As soon as the beeswax has melted into the fabric you can leave the pan in for another minute or two to really make sure the beeswax has been fully incorporated into the fabric fibers. Using an oven mitt to remove the pan, place the pan on the stove or counter and use the fork or knife to gently lift a corner of the fabric off the pan. Using your fingers, gently hold two corners of the fabric and gently fan the fabric back and forth until the beeswax has cooled to room temperature.

It is best to fan the fabric over the pan to catch any beeswax that may drip. You may wear disposable gloves to protect your fingers from getting wax on them if you would prefer. The fabric will be hot but should not be hot enough to burn you. It is always better to be safe by wearing gloves and not handling the pan and fabric with oven mitts and gloves. 

Continue by placing another piece of fabric on the baking sheet and adding more beeswax to cover.
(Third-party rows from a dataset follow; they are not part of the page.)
File: config.mk
export PLATFORM = sky130hd
export DESIGN_NAME = per_source_failure_lockout_table_core
export DESIGN_NICKNAME = d
export VERILOG_FILES = /design/src/hw/rtl/psflt_pkg.sv /design/src/hw/rtl/psflt_div1000.sv /design/src/hw/rtl/per_source_failure_lockout_table_core.sv
export SDC_FILE = /design/constraint.sdc
export NUM_CORES = 2
export LEC_CHECK = 0
export BUFFER_PORTS_ARGS = -buffer_cell sky130_fd_sc_hd__buf_4
export CAP_MARGIN = 20
export CORE_MARGIN = 2
export CORE_UTILIZATION = 50
export CTS_CLUSTER_DIAMETER = 100
export DETAILED_ROUTE_END_ITERATION = 12
export PLACE_DENSITY = 0.66
export SETUP_SLACK_MARGIN = 0.2
export SLEW_MARGIN = 15
export SYNTH_ARGS = -nofsm -noshare
export SYNTH_HDL_FRONTEND = slang
export SYNTH_SLANG_ARGS = --single-unit
export TNS_END_PERCENT = 5
File: constraint.sdc
create_clock -name clk -period 24.5 [get_ports clk]
set_clock_uncertainty 0.05 [all_clocks]
set_input_delay 3.675 -clock clk [delete_from_list [all_inputs] [get_ports clk]]
set_output_delay 3.675 -clock clk [all_outputs]
set_load 0.02 [all_outputs]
There is no need to allow the baking sheet to cool or to clean the sheet in between making each wrap. Place back in the oven for another 2-4 minutes, keeping an eye on it to make sure there is no burning taking place. 

Making Larger Wraps

For larger pieces of fabric that do not fit on the baking sheet laid out flat, fold the fabric in half, thirds or quarters to make sure the fabric will fit entirely on the sheet with no overhang. In between each layer of fabric place a thin layer of beeswax. So if the fabric is folded in half place a layer of wax in between the bottom layer and another thin layer on top of the folded fabric. If it is folded in thirds or quarters do the same procedure, layering in between each piece of fabric and the top. 

Making the larger wraps takes a little more time and a lot more wax so be patient. You may have to add more wax several times to make sure the wrap is completely covered. The folds typically have a hard time absorbing the wax. I suggest taking out the fabric from the oven and re-folding and adding more beeswax in order to fully cover the cloth. Think of elementary school when your teacher says to fold the fabric hamburger style. Once you fold hamburger style and let the wax melt, take out of the oven and refold, think hotdog style, to eliminate the seam not being covered in wax. 
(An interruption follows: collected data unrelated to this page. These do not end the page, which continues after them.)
File: src/design/tti_pkg.sv
// shared constants, types and helpers of the text to integer parser
package tti_pkg;

  localparam int unsigned MaxLenDefault = 4095;

  localparam int unsigned CharW   = 8;
  localparam int unsigned ValueW  = 64;
  localparam int unsigned OffsetW = 12;
  localparam int unsigned BaseW   = 6;
  localparam int unsigned DigitW  = 7;

  localparam logic [2:0] PhWs     = 3'd0;
  localparam logic [2:0] PhSign   = 3'd1;
  localparam logic [2:0] PhZero   = 3'd2;
  localparam logic [2:0] PhDigits = 3'd3;
  localparam logic [2:0] PhDrain  = 3'd4;

  localparam logic [CharW-1:0] ChNul   = 8'h00;
  localparam logic [CharW-1:0] ChSpace = 8'h20;
  localparam logic [CharW-1:0] ChPlus  = 8'h2b;
  localparam logic [CharW-1:0] ChMinus = 8'h2d;
  localparam logic [CharW-1:0] ChZero  = 8'h30;
  localparam logic [CharW-1:0] ChLoX   = 8'h78;
  localparam logic [CharW-1:0] ChUpX   = 8'h58;
  localparam logic [CharW-1:0] ChLoB   = 8'h62;
  localparam logic [CharW-1:0] ChUpB   = 8'h42;

  localparam logic [BaseW-1:0] BaseBin = 6'd2;
  localparam logic [BaseW-1:0] BaseOct = 6'd8;
  localparam logic [BaseW-1:0] BaseDec = 6'd10;
  localparam logic [BaseW-1:0] BaseHex = 6'd16;

  localparam logic [DigitW-1:0] NoDigit = 7'd64;

  typedef struct packed {
    logic [2:0]        phase;
    logic [ValueW-1:0] acc;
    logic              minus;
    logic [BaseW-1:0]  base;
  } parse_state_t;

  function automatic logic [DigitW-1:0] digit_of(input logic [CharW-1:0] c);
    logic [DigitW-1:0] d;
    d = NoDigit;
    if (c inside {[8'h30:8'h39]}) begin
      d = DigitW'(c - 8'h30);
    end else if (c inside {[8'h61:8'h7a]}) begin
      d = DigitW'(c - 8'h61 + 8'd10);
    end else if (c inside {[8'h41:8'h5a]}) begin
      d = DigitW'(c - 8'h41 + 8'd10);
    end
    return d;
  endfunction

endpackage

File: src/design/tti_if.sv
// word channels of the text to integer parser
interface tti_in_if
  import tti_pkg::*;
();
  logic             valid;
  logic             ready;
  logic [CharW-1:0] char_in;

  modport source (output valid, output char_in, input ready);
  modport sink (input valid, input char_in, output ready);
endinterface

interface tti_out_if
  import tti_pkg::*;
();
  logic               valid;
  logic               ready;
  logic [ValueW-1:0]  value;
  logic [OffsetW-1:0] end_offset;
  logic [BaseW-1:0]   base_used;
  logic               was_negative;

  modport source (output valid, output value, output end_offset, output base_used,
                  output was_negative, input ready);
  modport sink (input valid, input value, input end_offset, input base_used,
                input was_negative, output ready);
endinterface

File: src/design/tti_step.sv
// next parse state and result for one character
module tti_step
  import tti_pkg::*;
#(
  parameter int unsigned MAX_LEN = MaxLenDefault,
  parameter int unsigned CntW    = $clog2(MAX_LEN + 1)
) (
  input  parse_state_t       cur_i,
  input  logic [CntW-1:0]    cnt_i,
  input  logic [CharW-1:0]   char_i,
  input  logic [BaseW-1:0]   radix_i,
  output parse_state_t       nxt_o,
  output logic [CntW-1:0]    cnt_o,
  output logic               emit_o,
  output logic [ValueW-1:0]  value_o,
  output logic [OffsetW-1:0] end_offset_o,
  output logic [BaseW-1:0]   base_used_o,
  output logic               was_negative_o
);

  logic [CntW-1:0]          cnt_inc;
  logic [DigitW-1:0]        digit;
  logic                     do_start;
  logic                     do_take;
  logic [BaseW-1:0]         take_base;
  logic [CntW+OffsetW-1:0]  cnt_wide;

  assign cnt_inc  = (cnt_i < CntW'(MAX_LEN)) ? cnt_i + CntW'(1) : cnt_i;
  assign digit    = digit_of(char_i);
  assign cnt_wide = {{OffsetW{1'b0}}, cnt_i};

  always_comb begin
    nxt_o          = cur_i;
    cnt_o          = cnt_i;
    emit_o         = 1'b0;
    do_start       = 1'b0;
    do_take        = 1'b0;
    take_base      = cur_i.base;
    value_o        = cur_i.minus ? ValueW'(0) - cur_i.acc : cur_i.acc;
    end_offset_o   = cnt_wide[OffsetW-1:0];
    base_used_o    = cur_i.base;
    was_negative_o = cur_i.minus;

    case (cur_i.phase)
      PhWs: begin
        if (char_i == ChSpace || char_i inside {[8'd9:8'd13]}) begin
          cnt_o = cnt_inc;
        end else if (char_i == ChPlus || char_i == ChMinus) begin
          nxt_o.minus = (char_i == ChMinus);
          nxt_o.phase = PhSign;
          cnt_o       = cnt_inc;
        end else begin
          do_start = 1'b1;
        end
      end
      PhSign: begin
        do_start = 1'b1;
      end
      PhZero: begin
        if (char_i == ChLoX || char_i == ChUpX) begin
          nxt_o.base  = BaseHex;
          nxt_o.phase = PhDigits;
          cnt_o       = cnt_inc;
        end else if (char_i == ChLoB || char_i == ChUpB) begin
          nxt_o.base  = BaseBin;
          nxt_o.phase = PhDigits;
          cnt_o       = cnt_inc;
        end else begin
          take_base = BaseOct;
          do_take   = 1'b1;
        end
      end
      PhDigits: begin
        do_take = 1'b1;
      end
      default: begin
        if (char_i == ChNul) begin
          nxt_o = '{phase: PhWs, acc: '0, minus: 1'b0, base: '0};
          cnt_o = '0;
        end
      end
    endcase

    if (do_start) begin
      if (radix_i == '0 && char_i == ChZero) begin
        nxt_o.phase = PhZero;
        cnt_o       = cnt_inc;
      end else begin
        take_base = (radix_i == '0) ? BaseDec : radix_i;
        do_take   = 1'b1;
      end
    end

    if (do_take) begin
      nxt_o.base = take_base;
      if (digit < {1'b0, take_base}) begin
        nxt_o.acc   = cur_i.acc * {{(ValueW-BaseW){1'b0}}, take_base}
                      + {{(ValueW-DigitW){1'b0}}, digit};
        nxt_o.phase = PhDigits;
        cnt_o       = cnt_inc;
      end else begin
        emit_o      = 1'b1;
        base_used_o = take_base;
        if (char_i == ChNul) begin
          nxt_o = '{phase: PhWs, acc: '0, minus: 1'b0, base: '0};
          cnt_o = '0;
        end else begin
          nxt_o.phase = PhDrain;
        end
      end
    end
  end

endmodule

File: src/design/text_to_integer_parser_core.sv
// top level of the streaming text to integer parser
//
// in_i carries one string character per word, NUL (zero) ending the string.
// Leading white space and one sign are skipped; with radix 0 a 0x, 0b or
// leading 0 prefix picks the base, otherwise radix is the base. Digits are
// accumulated into 64 bits; the first non-digit or the NUL yields one word
// on out_o with the value, the characters consumed, the base and the sign.
// Characters up to the NUL after that are dropped without output.
// cfg_we_i/cfg_wdata_i write the radix register; write it only while idle.
// One character is taken per cycle while out_o is not stalled. A character is
// held in the input register until it is folded into the parse state, and a
// result it causes is on out_o from the edge that folds it in.
// A waiting result holds out_o and the next character in the input register;
// in_i.ready drops only while both are full and out_o is not being taken.
// Reset clears the parse state, the radix (automatic detection) and the valid
// flags of both word registers; in_i.ready is high once reset is released.
module text_to_integer_parser_core
  import tti_pkg::*;
#(
  parameter int unsigned MAX_LEN = MaxLenDefault
) (
  input  logic             clk_i,
  input  logic             rst_ni,
  input  logic             cfg_we_i,
  input  logic [BaseW-1:0] cfg_wdata_i,
  tti_in_if.sink           in_i,
  tti_out_if.source        out_o
);

  localparam int unsigned CntW = $clog2(MAX_LEN + 1);

  logic               in_vld_q;
  logic [CharW-1:0]   char_q;
  logic [BaseW-1:0]   radix_q;
  parse_state_t       state_q;
  parse_state_t       state_d;
  logic [CntW-1:0]    cnt_q;
  logic [CntW-1:0]    cnt_d;
  logic               emit;
  logic               go;
  logic               out_vld_q;
  logic [ValueW-1:0]  value_d;
  logic [ValueW-1:0]  value_q;
  logic [OffsetW-1:0] end_offset_d;
  logic [OffsetW-1:0] end_offset_q;
  logic [BaseW-1:0]   base_used_d;
  logic [BaseW-1:0]   base_used_q;
  logic               was_negative_d;
  logic               was_negative_q;

  tti_step #(
    .MAX_LEN (MAX_LEN),
    .CntW    (CntW)
  ) u_step (
    .cur_i          (state_q),
    .cnt_i          (cnt_q),
    .char_i         (char_q),
    .radix_i        (radix_q),
    .nxt_o          (state_d),
    .cnt_o          (cnt_d),
    .emit_o         (emit),
    .value_o        (value_d),
    .end_offset_o   (end_offset_d),
    .base_used_o    (base_used_d),
    .was_negative_o (was_negative_d)
  );

  assign go         = in_vld_q && (!out_vld_q || out_o.ready);
  assign in_i.ready = !in_vld_q || go;

  always_ff @(posedge clk_i or negedge rst_ni) begin
    if (!rst_ni) begin
      in_vld_q  <= 1'b0;
      radix_q   <= '0;
      state_q   <= '{phase: PhWs, acc: '0, minus: 1'b0, base: '0};
      cnt_q     <= '0;
      out_vld_q <= 1'b0;
    end else begin
      if (cfg_we_i) begin
        radix_q <= cfg_wdata_i;
      end
      if (in_i.ready) begin
        in_vld_q <= in_i.valid;
      end
      if (go) begin
        state_q <= state_d;
        cnt_q   <= cnt_d;
      end
      if (go && emit) begin
        out_vld_q <= 1'b1;
      end else if (out_o.ready) begin
        out_vld_q <= 1'b0;
      end
    end
  end

  // word payload, no reset needed
  always_ff @(posedge clk_i) begin
    if (in_i.valid && in_i.ready) begin
      char_q <= in_i.char_in;
    end
    if (go && emit) begin
      value_q        <= value_d;
      end_offset_q   <= end_offset_d;
      base_used_q    <= base_used_d;
      was_negative_q <= was_negative_d;
    end
  end

  assign out_o.valid        = out_vld_q;
  assign out_o.value        = value_q;
  assign out_o.end_offset   = end_offset_q;
  assign out_o.base_used    = base_used_q;
  assign out_o.was_negative = was_negative_q;

endmodule
File: src/flat_wrapper.sv
// flat-port wrapper written by rule: the top's interface ports become plain ports
module text_to_integer_parser_core_flat import tti_pkg::*;
#(
  parameter int unsigned MAX_LEN = MaxLenDefault
)
  (clk_i, rst_ni, cfg_we_i, cfg_wdata_i, in_i_valid, in_i_char_in, in_i_ready, out_o_valid, out_o_value, out_o_end_offset, out_o_base_used, out_o_was_negative, out_o_ready);
  tti_in_if in_i_i ();
  tti_out_if out_o_i ();
  input  logic clk_i;
  input  logic rst_ni;
  input  logic cfg_we_i;
  input  logic [BaseW-1:0] cfg_wdata_i;
  input wire logic [$bits(in_i_i.valid)-1:0] in_i_valid;
  input wire logic [$bits(in_i_i.char_in)-1:0] in_i_char_in;
  output wire logic [$bits(in_i_i.ready)-1:0] in_i_ready;
  output wire logic [$bits(out_o_i.valid)-1:0] out_o_valid;
  output wire logic [$bits(out_o_i.value)-1:0] out_o_value;
  output wire logic [$bits(out_o_i.end_offset)-1:0] out_o_end_offset;
  output wire logic [$bits(out_o_i.base_used)-1:0] out_o_base_used;
  output wire logic [$bits(out_o_i.was_negative)-1:0] out_o_was_negative;
  input wire logic [$bits(out_o_i.ready)-1:0] out_o_ready;
  assign in_i_i.valid = in_i_valid;
  assign in_i_i.char_in = in_i_char_in;
  assign in_i_ready = in_i_i.ready;
  assign out_o_valid = out_o_i.valid;
  assign out_o_value = out_o_i.value;
  assign out_o_end_offset = out_o_i.end_offset;
  assign out_o_base_used = out_o_i.base_used;
  assign out_o_was_negative = out_o_i.was_negative;
  assign out_o_i.ready = out_o_ready;
  text_to_integer_parser_core #(.MAX_LEN(MAX_LEN)) u_core (.clk_i(clk_i), .rst_ni(rst_ni), .cfg_we_i(cfg_we_i), .cfg_wdata_i(cfg_wdata_i), .in_i(in_i_i), .out_o(out_o_i));
endmodule
File: config.mk
export PLATFORM = sky130hd
export DESIGN_NAME = text_to_integer_parser_core_flat
export DESIGN_NICKNAME = d
export VERILOG_FILES = /design/src/design/tti_pkg.sv /design/src/design/tti_if.sv /design/src/design/tti_step.sv /design/src/design/text_to_integer_parser_core.sv /design/src/flat_wrapper.sv
export SDC_FILE = /design/constraint.sdc
export NUM_CORES = 1
export LEC_CHECK = 0
export ABC_AREA = 1
export BUFFER_PORTS_ARGS = -buffer_cell sky130_fd_sc_hd__buf_4
export CAP_MARGIN = 25
export CORE_ASPECT_RATIO = 1.1
export CORE_MARGIN = 3
export CORE_UTILIZATION = 43
export DETAILED_ROUTE_END_ITERATION = 12
export GPL_ROUTABILITY_DRIVEN = 0
export SYNTH_ARGS = -nofsm -noshare
export SYNTH_HDL_FRONTEND = slang
export SYNTH_HIERARCHICAL = 1
export SYNTH_SLANG_ARGS = --single-unit
File: constraint.sdc
create_clock -name clk_i -period 10.99 [get_ports clk_i]
set_input_delay 0.5495 -clock clk_i [delete_from_list [all_inputs] [get_ports clk_i]]
set_output_delay 0.5495 -clock clk_i [all_outputs]
set_load 0.005 [all_outputs]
That is pretty much it. It is a really easy project to do and does not take much time at all. It saves a ton of money and gives you so many more options as far as fabric patterns/colors, shapes and sizes. 

Now the fun part is done, how do we clean up the mess?

Beeswax is certainly not fun to clean but can be very easy if done right. Take a pot, kettle or electric kettle and boil clean tap water. Once the water is boiling, take the pieces that have beeswax on them outside. Find a place in your yard where you can rinse the wax off with the boiling water. Pour the boiling water over the pieces that have wax on them. I like to hold them and rinse off half of the sheet first and then flip and rinse the other side using oven mitts to protect your hands from the hot pan and water. I like to avoid any unnecessary messes so I do not recommend laying the wax covered items on the ground to rinse them off as the wax can pool around the items, cool and stay stuck to them. I had a large area of dirt in my yard that wasn’t growing any plants and therefore used that space to rinse off the beeswax. 


You can also heat up the metal, and glass items used in making the wraps by placing them back in the oven at 190 Fahrenheit till the wax melts. Use a clean paper towel to wipe off the excess wax (using oven mitts again!). You can then use the hot boiling water method to remove any residual wax before washing with soap and water. 

I hope you have a chance to make these! They are fun, easy and a great way to wrap up food items without the waste! Just avoid wrapping up meats, and dairy products since you can't disinfect the wraps easily!